:: Source records ::

**config.mk**
```make
export PLATFORM = sky130hd
export DESIGN_NAME = debounce_scan_ctrl
export DESIGN_NICKNAME = d
export VERILOG_FILES = /design/src/rtl/debounce_scan_ctrl.sv
export SDC_FILE = /design/constraint.sdc
export NUM_CORES = 1
export LEC_CHECK = 0
export CORE_MARGIN = 2
export CORE_UTILIZATION = 45
export DETAILED_ROUTE_END_ITERATION = 12
export PLACE_DENSITY = 0.66
export SLEW_MARGIN = 20
export SYNTH_ARGS = -nofsm -noshare
export SYNTH_HDL_FRONTEND = slang
export SYNTH_SLANG_ARGS = --single-unit
```
**constraint.sdc**
```tcl
create_clock -name clk -period 2.1 [get_ports clk]
set_input_delay 0.42 -clock clk [delete_from_list [all_inputs] [get_ports clk]]
set_output_delay 0.42 -clock clk [all_outputs]
set_load 0.05 [all_outputs]
```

:::

What you should do
The material above is to be reproduced exactly as written.

Completed exercise
**config.mk**
```make
export PLATFORM = sky130hd
export DESIGN_NAME = debounce_scan_ctrl
export DESIGN_NICKNAME = d
export VERILOG_FILES = /design/src/rtl/debounce_scan_ctrl.sv
export SDC_FILE = /design/constraint.sdc
export NUM_CORES = 1
export LEC_CHECK = 0
export CORE_MARGIN = 2
export CORE_UTILIZATION = 45
export DETAILED_ROUTE_END_ITERATION = 12
export PLACE_DENSITY = 0.66
export SLEW_MARGIN = 20
export SYNTH_ARGS = -nofsm -noshare
export SYNTH_HDL_FRONTEND = slang
export SYNTH_SLANG_ARGS = --single-unit
```
**constraint.sdc**
```tcl
create_clock -name clk -period 2.1 [get_ports clk]
set_input_delay 0.42 -clock clk [delete_from_list [all_inputs] [get_ports clk]]
set_output_delay 0.42 -clock clk [all_outputs]
set_load 0.05 [all_outputs]
```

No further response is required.